NIKKEI ASIA – Oct 16 – The Founder of Blued was police officer by day and online activist by night. Ma Baoli built a business that runs from livestreaming to health care and family planning and made to the U.S. stock market. In July, Blued's parent company, Beijing-based BlueCity Holdings, raised $84.8m in its Nasdaq IPO. Ma founded BlueCity in his Beijing apartment. It is not illegal to be gay in China, but homosexuality was considered a mental disorder until 2001. Ma poured 50k yuan ($7,400), his savings, into building Blued which went viral with 500k users the following year. In 2020 the market valuation is $335m and has DCM Ventures, Xiaomi's investment arm Shunwei Capital and Hong Kong property group New World Development as backers, and has 500 employees. Zank was Blued's chief competitor and was shut down by Chinese regulators in 2017. Lesbian dating app, Rela, was temporarily removed from the Android and Apple app stores in 2017 to undergo an "important adjustment in services."
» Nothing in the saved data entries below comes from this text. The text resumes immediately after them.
### src/sv/lsq_pkg.sv
// ----------------------------------------------------------------------------
// lsq_pkg
// Widths, operation codes and control structs of the line fit block.
// ----------------------------------------------------------------------------
package lsq_pkg;

  localparam int MAX_PAIRS_DEF = 1024;

  localparam int XW   = 24;   // sample width
  localparam int SXW  = 40;   // sum x / sum y
  localparam int SW   = 64;   // wide sums, multiplier operands
  localparam int WW   = 128;  // products, differences, quotients
  localparam int RW   = 32;   // slope / intercept
  localparam int CRW  = 18;   // correlation
  localparam int PCW  = 11;   // pair count field
  localparam int OPW  = 4;

  localparam int S_DW = 48;
  localparam int M_DW = 96;
  localparam int M_UW = 3;

  localparam logic signed [RW-1:0] ONE_Q16 = 32'sh0001_0000;
  localparam logic [RW-1:0] LIM_NEG_Q16 = 32'h8000_0000;
  localparam logic [RW-1:0] LIM_POS_Q16 = 32'h7FFF_FFFF;
  localparam logic [RW-1:0] LIM_CORR    = 32'h0001_0000;

  // fit sequence, in execution order
  localparam logic [OPW-1:0] OP_N_SXY  = 4'd0;
  localparam logic [OPW-1:0] OP_SX_SY  = 4'd1;
  localparam logic [OPW-1:0] OP_N_SXX  = 4'd2;
  localparam logic [OPW-1:0] OP_SX_SX  = 4'd3;
  localparam logic [OPW-1:0] OP_SXX_SY = 4'd4;
  localparam logic [OPW-1:0] OP_SX_SXY = 4'd5;
  localparam logic [OPW-1:0] OP_DIV_K  = 4'd6;
  localparam logic [OPW-1:0] OP_DIV_B  = 4'd7;
  localparam logic [OPW-1:0] OP_SCAN   = 4'd8;
  localparam logic [OPW-1:0] OP_N_SYY  = 4'd9;
  localparam logic [OPW-1:0] OP_SY_SY  = 4'd10;
  localparam logic [OPW-1:0] OP_SQRT_X = 4'd11;
  localparam logic [OPW-1:0] OP_SQRT_Y = 4'd12;
  localparam logic [OPW-1:0] OP_ROOTS  = 4'd13;
  localparam logic [OPW-1:0] OP_DIV_R  = 4'd14;

  typedef struct packed {
    logic           load;
    logic           mul_start;
    logic           div_start;
    logic           scan_start;
    logic           sqrt_start;
    logic           wb;
    logic           out_load;
    logic [OPW-1:0] op;
  } cmd_t;

  typedef struct packed {
    logic mul_done;
    logic div_done;
    logic scan_done;
    logic sqrt_done;
  } stat_t;

endpackage

### src/sv/lsq_ctrl.sv
// ----------------------------------------------------------------------------
// lsq_ctrl
// Sequencer: load phase, fit operation sequence, result hand-off.
// ----------------------------------------------------------------------------
module lsq_ctrl (
  input  logic           clk,
  input  logic           rst,
  input  logic           s_tvalid,
  input  logic           s_tlast,
  output logic           s_tready,
  output logic           m_tvalid,
  input  logic           m_tready,
  output lsq_pkg::cmd_t  cmd,
  input  lsq_pkg::stat_t stat
);
  import lsq_pkg::*;

  localparam logic [2:0] ST_LOAD  = 3'd0;
  localparam logic [2:0] ST_DRAIN = 3'd1;
  localparam logic [2:0] ST_ISSUE = 3'd2;
  localparam logic [2:0] ST_WAIT  = 3'd3;
  localparam logic [2:0] ST_WRITE = 3'd4;

  localparam logic [1:0] K_MUL  = 2'd0;
  localparam logic [1:0] K_DIV  = 2'd1;
  localparam logic [1:0] K_SCAN = 2'd2;
  localparam logic [1:0] K_SQRT = 2'd3;

  logic [2:0]     state;
  logic [OPW-1:0] step;
  logic [1:0]     kind;
  logic           unit_done;
  logic           accept;

  function automatic logic [1:0] op_kind(input logic [OPW-1:0] op);
    case (op)
      OP_DIV_K, OP_DIV_B, OP_DIV_R: op_kind = K_DIV;
      OP_SCAN:                      op_kind = K_SCAN;
      OP_SQRT_X, OP_SQRT_Y:         op_kind = K_SQRT;
      default:                      op_kind = K_MUL;
    endcase
  endfunction

  assign kind     = op_kind(step);
  assign s_tready = (state == ST_LOAD);
  assign accept   = s_tvalid && s_tready;

  always_comb begin
    case (kind)
      K_DIV:   unit_done = stat.div_done;
      K_SCAN:  unit_done = stat.scan_done;
      K_SQRT:  unit_done = stat.sqrt_done;
      default: unit_done = stat.mul_done;
    endcase
  end

  assign cmd.load       = accept;
  assign cmd.mul_start  = (state == ST_ISSUE) && (kind == K_MUL);
  assign cmd.div_start  = (state == ST_ISSUE) && (kind == K_DIV);
  assign cmd.scan_start = (state == ST_ISSUE) && (kind == K_SCAN);
  assign cmd.sqrt_start = (state == ST_ISSUE) && (kind == K_SQRT);
  assign cmd.wb         = (state == ST_WAIT) && unit_done;
  assign cmd.out_load   = (state == ST_WRITE) && (!m_tvalid || m_tready);
  assign cmd.op         = step;

  always_ff @(posedge clk) begin
    if (rst) begin
      state    <= ST_LOAD;
      step     <= OP_N_SXY;
      m_tvalid <= 1'b0;
    end else begin
      if (cmd.out_load)  m_tvalid <= 1'b1;
      else if (m_tready) m_tvalid <= 1'b0;

      case (state)
        ST_LOAD: begin
          if (accept && s_tlast) state <= ST_DRAIN;
        end
        ST_DRAIN: begin
          step  <= OP_N_SXY;
          state <= ST_ISSUE;
        end
        ST_ISSUE: state <= ST_WAIT;
        ST_WAIT: begin
          if (unit_done) begin
            if (step == OP_DIV_R) begin
              state <= ST_WRITE;
            end else begin
              step  <= step + 4'd1;
              state <= ST_ISSUE;
            end
          end
        end
        ST_WRITE: begin
          if (cmd.out_load) state <= ST_LOAD;
        end
        default: state <= ST_LOAD;
      endcase
    end
  end

endmodule

### config.mk
export PLATFORM = sky130hd
export DESIGN_NAME = lsq_ctrl
export DESIGN_NICKNAME = d
export VERILOG_FILES = /design/src/sv/lsq_pkg.sv /design/src/sv/lsq_ctrl.sv
export SDC_FILE = /design/constraint.sdc
export NUM_CORES = 1
export LEC_CHECK = 0
export ABC_AREA = 1
export BUFFER_PORTS_ARGS = -buffer_cell sky130_fd_sc_hd__buf_2
export CAP_MARGIN = 30
export CELL_PAD_IN_SITES_DETAIL_PLACEMENT = 0
export CELL_PAD_IN_SITES_GLOBAL_PLACEMENT = 2
export CORE_MARGIN = 2
export CORE_UTILIZATION = 22
export DETAILED_ROUTE_END_ITERATION = 10
export MAX_ROUTING_LAYER = met4
export PLACE_DENSITY = 0.79
export SLEW_MARGIN = 20
export SYNTH_ARGS = -nofsm -noshare
export SYNTH_HDL_FRONTEND = slang
export SYNTH_SLANG_ARGS = --single-unit
### constraint.sdc
create_clock -name clk -period 1.7 [get_ports clk]
set_clock_uncertainty 0.2 [all_clocks]
set_input_delay 0.34 -clock clk [delete_from_list [all_inputs] [get_ports clk]]
set_output_delay 0.34 -clock clk [all_outputs]
set_load 0.02 [all_outputs]
== Word level (Yosys, flattened, before mapping) ==
Cells that the tools add are included.

* Output and inout bits: 13
* Logic and storage cells: 51
* Flip-flop bits (word level): 8

* $add $sub $neg: 1
* Equality and inequality tests: 17
* Reductions and logical operators: 18
* Muxes and demuxes: 12

{| class="wikitable"
|+ Operator list
! operator !! count
|-
| == test 4 bit (second input constant) || 4
|-
| one-hot mux 3 bit (5 select lines) || 1
|-
| two-way mux 3 bit || 4
|-
| == test 4 x 3 -> 1 bit (second input constant) || 2
|-
| logical AND 1 bit || 8
|-
| two-way mux 4 bit || 2
|-
| one-hot mux 4 bit (2 select lines) || 1
|-
| == test 3 x 2 -> 1 bit (second input constant) || 2
|-
| != test 2 bit (second input constant) || 3
|-
| one-hot mux 2 bit (3 select lines) || 1
|-
| AND reduction 3 bit || 2
|-
| adder 4 x 1 -> 4 bit (second input constant) || 1
|-
| == test 2 bit (second input constant) || 2
|-
| nonzero test 2 bit || 2
|-
| == test 3 x 1 -> 1 bit (second input constant) || 1
|-
| == test 3 bit (second input constant) || 1
|-
| zero test 3 bit || 1
|-
| one-hot mux 1 bit (3 select lines) || 1
|-
| OR reduction 3 bit || 1
|-
| == test 2 x 1 -> 1 bit (second input constant) || 1
|-
| zero test 2 bit || 1
|-
| two-way mux 1 bit || 2
|-
| != test 2 x 1 -> 1 bit (second input constant) || 1
|-
| OR reduction 2 bit || 1
|-
| 2 further kinds || 2
|}

== Longest topological paths before layout ==
Gate-level depths: netlist of run 1.

* Word-level depth: 7
* Mapped depth: 13
* Depth with buffers taken out: 13

== Worst setup path after synthesis of run 1 ==
No wires, ideal clock.

* Kind: register to output
* From: reg step[1]
* To: out cmd[5] (netlist name)
* Buffers on the path: 0
* Cell stages (with the launch flop): 10
* Arrival: 1.598 ns
* Data required time: 1.160 ns
* Setup slack: -0.438 ns
* Path through: dfxtp_1 ha_1 nand2_1 nand2_1 nand2_2 nand2_1 nand3_1 nand3_2 nand2_4 nor2_1

{| class="wikitable"
|+ RTL lines
! item !! RTL line !! text
|-
| from (decl) || lsq_ctrl.sv:30 || <nowiki>logic [OPW-1:0] step;</nowiki>
|-
| from (signal assigned) || lsq_ctrl.sv:89 || <nowiki>step <= step + 4'd1;</nowiki>
|-
| to (decl) || lsq_ctrl.sv:13 || <nowiki>output lsq_pkg::cmd_t cmd,</nowiki>
|}

==> results.cfg, run 1 <==
[status]
run_status = finished, violations left
violations = setup timing

[grt]
grt_pass1_vias = 733
grt_max_degree = 7
grt_util_met1_pct = 13.7
grt-ovfl-total = 0
antenna_found_initial = 0
gr-usage-all-layers_pct = 11.9
grt_pass1_wl_um = 3050
busiest_layer = met2
met3_usage_pct = 1.95
use_met2_pct = 19.1

[floorplan]
dieWidth_um = 59.7
fp-row-count = 20
die-area_mm2 = 0.00357
core-area_mm2 = 0.00300
die_h_um = 59.7
initial_core_util_pct = 22.7
io_pins = 22

[route]
drt_iter0_markers = 16
vias = 786
wl_per_cell_um = 10.4
detail-route-antenna-nets = 0
drt_pass1_iterations = 2
drc = 0
vias_per_cell = 4.25
totalWireLength_um = 1920

[clock_network]
cts_buffers = 3
root_buffer = clkbuf_4
clk_latency_ns = 0.26
htree_levels = 1
cts.sinks = 8
clk_path_buf_depth = 2
path_clk_slew_ns = 0.06
cts_tree = built

[logic_synthesis]
netlist_area_um2 = 683
yosysWarnings = 0
synth_seq_cells = 8
syn_inst = 107
yosysSeqAreaShare_pct = 23.4
synth.distinct_cells = 24
syn_area_per_cell_um2 = 6.38
synthesis.nets = 119

[place]
place_congestion = 0.808
placed_cells = 171
place_area_um2 = 961
io_buffers = 21
dp_hpwl_um = 1380

[timing]
tightestPinTransition_ns = 0.470
period_needed_ns = 2.16
setup_viol = 12
fin_crit_sh_pct = 127
worst_slack_ns = -0.456
fmax_mhz = 464
maxSlewViolCount = 0
rsz0062_at_grt = yes
setup_tns_ns = -2.63
finalHoldViolCount = 0
slew_headroom_pct = 68.5
whs_ns = 0.114

[critical_path]
worst-endpoint-arrival_ns = 1.62
critPathKind = reg -> out
crit_required_ns = 1.16
path_max_fanout = 4
cp-start-kind = register
end_kind = primary output

[finish]
n_fill_cell = 309
final_common_cell = buf_4
drive_gt1_share_pct = 63.8
synthToLayoutAreaGrowth_pct = 80.0
final_cells = 185
nets = 165
layout_common_cells = 22 x buf_4, 15 x buf_2, 13 x inv_1, 12 x nor2_1, 12 x nand2_1
stdcell_area_mm2 = 0.00123
antennaDiodeCount = 0

[hold_path]
hold_class = in -> reg

[job]
cap_violations = 0

[power_and_ir_drop]
p_per_area_mw_per_mm2 = 372
p_leak_nw = 0.545
irDropWorstVdd_v = 0.000300
state kept, by name, summed over array words and instances, names as in the netlist:
name,cells
step,4
state,3
m_tvalid,1
final cells by class:
| class | count | area (um2) | area share [%] |
|---|---|---|---|
| sequential | 8 | 179 | 14.5 |
| clock buffer | 4 | 26.3 | 2.14 |
| timing repair buffer | 44 | 319 | 25.9 |
| multi-input combinational | 74 | 571 | 46.4 |
| tap | 33 | 41.3 | 3.36 |
| inverter | 22 | 93.8 | 7.63 |
final timing paths:
check,depth (start not counted),slack [ns],endpoint,start
setup / recovery,10,-0.46,cmd[5],step[0]
hold / removal,2,0.11,step[1],rst
setup reg to reg,13,-0.21,step[3],step[0]
hold reg to reg,4,0.35,m_tvalid,m_tvalid
Yosys cell counts, drive strengths merged:
library cell	n	share of area, %
buf	3	4.4
dfxtp	8	23
nand4	2	1.8
a21oi	6	4.4
ha	3	5.5
o31ai	2	2.2
o2111ai	1	1.3
nand3	8	8.4
xor2	1	1.3
nand2	25	18
nor3b	1	1.1
clkinv	1	0.55
nor2	23	13
xnor2	1	1.3
inv	21	12
or2	1	1.3
repair_timing:
action,CTS,global route
gates resized for setup,30,24
pin swaps,14,15
setup endpoints to repair,14,14
buffers inserted,8,6
hold buffers,0,0
per-stage QoR:
step	total power, mW	setup slack, ns	util (%)
final	0.457	-0.456	41.0
after global routing	0.494	-0.553	41.0
after CTS	0.454	-0.449	37.8
after detailed placement	0.272	-0.214	32.0
after global placement	0.271	-0.208	32.0
after floorplan	0.250	-0.0739	-
critical path, stage by stage (launching register included):
cell     delay (ns)
dfxtp_4        0.39
inv_6          0.05
ha_4           0.17
nand2_2        0.07
nand2_2        0.05
inv_2          0.09
nand2_4        0.06
or2_4          0.24
nand2_4        0.08
nor2_4         0.04
buf_6          0.13
power by group:
group	internal (mW)	leakage, nW	switching, mW
Combinational	0.0458	0.460	0.0604
Clock	0.0900	0.0150	0.0677
Sequential	0.187	0.0693	0.00640
Total	0.323	0.545	0.135
routing by layer:
layer	vias up	wire length (um)	share of wire, %
li1	422	-	-
met1	343	854	44
met2	17	966	50
met3	4	63	3.3
met4	0	36	1.9
met5	-	0	0
kinds of logic (layout without fill, tap and decap cells):
| kind of cell | Yosys count | after routing | synth area share [%] |
|---|---|---|---|
| compound gates | 9 | 9 | 7.88 |
| xor+xnor | 2 | 2 | 2.56 |
| fa+ha+maj | 3 | 3 | 5.50 |
| buf+inv | 25 | 70 | 16.8 |
| flops | 8 | 8 | 23.4 |
| simple gates | 60 | 60 | 43.8 |
Power figures use the tool's default switching activity.
==> run 2, diff against run 1 <==
BUFFER_PORTS_ARGS = -buffer_cell sky130_fd_sc_hd__clkbuf_2   (was -buffer_cell sky130_fd_sc_hd__buf_2)
CORE_MARGIN = unset   (was 2)
CTS_CLUSTER_DIAMETER = 40   (was unset)
==> results.cfg, run 2 (synthesized netlist as in run 1, its figures left out) <==
[power_and_ir_drop]
irDropWorstVdd_v = 0.000285
power_frac_clock_pct = 35.8
power_frac_seq_pct = 41.6
pwr-share-comb_pct = 22.6
p_per_area_mw_per_mm2 = 388
p_int_mw = 0.325
netSwitchingFraction_pct = 30.6
p_leak_nw = 0.551
switchingPower_mw = 0.143

[hold_path]
hold_class = in -> reg
min-delay-start = rst
min_to = step[3]
whs_path_depth = 2

[place]
place_congestion = 0.798
io_buffers = 21
dp_hpwl_um = 1450
place_area_um2 = 966
placed_cells = 170

[floorplan]
initial_core_util_pct = 23.9
fp-row-count = 19
die_h_um = 57.7
core-area_mm2 = 0.00285
die-area_mm2 = 0.00333
dieWidth_um = 57.7
io_pins = 22

[timing]
tightestPinTransition_ns = 0.344
fmax_mhz = 466
setup_tns_ns = -2.71
rsz0062_at_grt = yes
finalHoldViolCount = 0
worst_slack_ns = -0.445
whs_ns = 0.107
maxSlewViolCount = 0
slew_headroom_pct = 77.0
fin_crit_sh_pct = 126
period_needed_ns = 2.14
setup_viol = 12

[critical_path]
critPathKind = reg -> out
worst-endpoint-arrival_ns = 1.60
reg2reg_from = step[1]
reg2reg_depth = 13
end_kind = primary output
path_max_fanout = 4
crit_required_ns = 1.16
cp-start-kind = register
r2r-end = step[1]
regToRegSetupSlack_ns = -0.20

[route]
drt_iter0_markers = 14
vias_per_cell = 4.38
totalWireLength_um = 1940
drt_pass1_iterations = 7
vias = 806
detail-route-antenna-nets = 0
drc = 3
wl_per_cell_um = 10.5

[clock_network]
clk_path_buf_depth = 2
holdBufCountCts = 0
clk_latency_ns = 0.26
path_clk_slew_ns = 0.06
cts_tree = built
cts_buffers = 3
root_buffer = clkbuf_4
cts.sinks = 8
htree_levels = 1

[finish]
regMostFlops = step
synthToLayoutAreaGrowth_pct = 76.9
drive_gt1_share_pct = 62.1
stdcell_area_mm2 = 0.00121
top_regs = step (4), state (3), m_tvalid (1)
largest_register_ffs = 4
n_fill_cell = 310
final_cells = 184
antennaDiodeCount = 0
nets = 166
final_common_cell = buf_4
layout_common_cells = 26 x buf_4, 16 x nand2_1, 14 x nor2_1, 14 x clkbuf_2, 12 x inv_1
final_util_pct = 42.4

[grt]
antenna_found_initial = 0
grt-ovfl-total = 0
grt_pass1_vias = 728
gr-usage-all-layers_pct = 12.3
grt_max_degree = 7
grt_pass1_wl_um = 3060

[status]
violations = DRC, setup timing
run_status = finished, violations left

[job]
cap_violations = 0
## run 2: layer usage
metal	track usage [%]	routed length, um	up-vias
met4	5.10	29	0
met5	-	0	-
li1	-	-	421
met3	2.01	72	5
met1	14.1	900	361
met2	21.3	935	19
## run 2: worst max path at each step
stage                        from  endpoint  slack (ns)  cells past startpoint
after global routing      step[0]    cmd[5]       -0.52                     11
after CTS                 step[0]    cmd[5]       -0.48                     10
after global placement    step[0]    cmd[5]       -0.22                     11
after floorplan           step[1]    cmd[5]       -0.07                      9
after detailed placement  step[0]    cmd[5]       -0.21                     11
final                     step[1]    cmd[5]       -0.44                     10
## run 2: area by class of cell
cell class                 instances  area, um2  area share, %
sequential                         8        175           14.5
clock buffer                       4       26.3           2.17
inverter                          22       93.8           7.76
multi-input combinational         74        546           45.1
timing repair buffer              45        329           27.2
tap                               31       38.8           3.21
## run 2: repair_timing
action,4_1_cts,5_1_grt
setup endpoints to repair,13,14
pin swaps,14,12
buffers inserted,10,6
resized for setup,25,26
## run 2: critical path, cell delays in order, from the launching register on
cell and delay (ns):
dfxtp_4 0.39, inv_2 0.05, ha_4 0.16, nand2_2 0.06
nand2_2 0.06, inv_4 0.07, nand2_4 0.05, or2_4 0.25
nand2_4 0.08, nor2_4 0.05, buf_8 0.12
## run 2: stage by stage
stage / total power, mW / setup slack, ns
after global placement: 0.272 / -0.216
after floorplan: 0.250 / -0.0739
after global routing: 0.491 / -0.522
final: 0.468 / -0.445
after CTS: 0.455 / -0.479
after detailed placement: 0.272 / -0.214
## run 2: power groups by stage
stage | registers (mW) | clock network (mW) | logic (mW)
global placement | 0.196 | 0 | 0.0759
CTS | 0.194 | 0.166 | 0.0959
floorplan | 0.195 | 0 | 0.0541
finish | 0.195 | 0.168 | 0.106
global route | 0.195 | 0.180 | 0.116
detailed placement | 0.196 | 0 | 0.0761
The global LGBTQ community spent $261B online in 2018, and is expected to double by 2023, according to Frost & Sullivan. BlueCity remains unprofitable reporting a net loss of 3.3m yuan in Q2 2020. Shares trade 40% below their IPO price. BlueCity has piggybacked on the rise of online celebrities, generating 210m yuan, 85% of its revenue, in Q2 2020.
OPW – Oct 16 – Unqualified is created and hosted by actress Anna Faris. The podcast consists of interviews with celebrities, followed by phone-calls to listeners asking for relationships and other advice. In this episode, Anna interviews actress Eva Longoria (Desperate Housewives, Telenovela, Overboard). They talk about working together on Overboard, how Eva became a director, empowering women in the entertainment industry and more. Later she is joined once again by online dating expert Mark Brooks to answer questions and offer advice on how to approach the world of Internet dating.
Anna: How shall I proceed in the difficult New York City dating market? Mark: I recommend video dates. There is no reason to go on a real world date now. Video dates don't lie. And it's OK to spend some time on video within the app.
Anna: Would you suggest people go just on one dating app? Mark: No, it's good to be on multiple apps (2 or 3 apps). There are so many different dating apps with so many different vibes, just like bars. So find which bar suits you.
Mark: Tappity tap is not natural, it's inhuman to be typing. My advice is to get on a video date earlier. The trick is to have more video dates and less tappity tap. It is more fulfilling for the soul.
Anna: Do you have any final advice? Mark: Approach each date with the goal of making the other person smile. At least you'll be victorious on every date. Change your mindset, and you'll change your experience.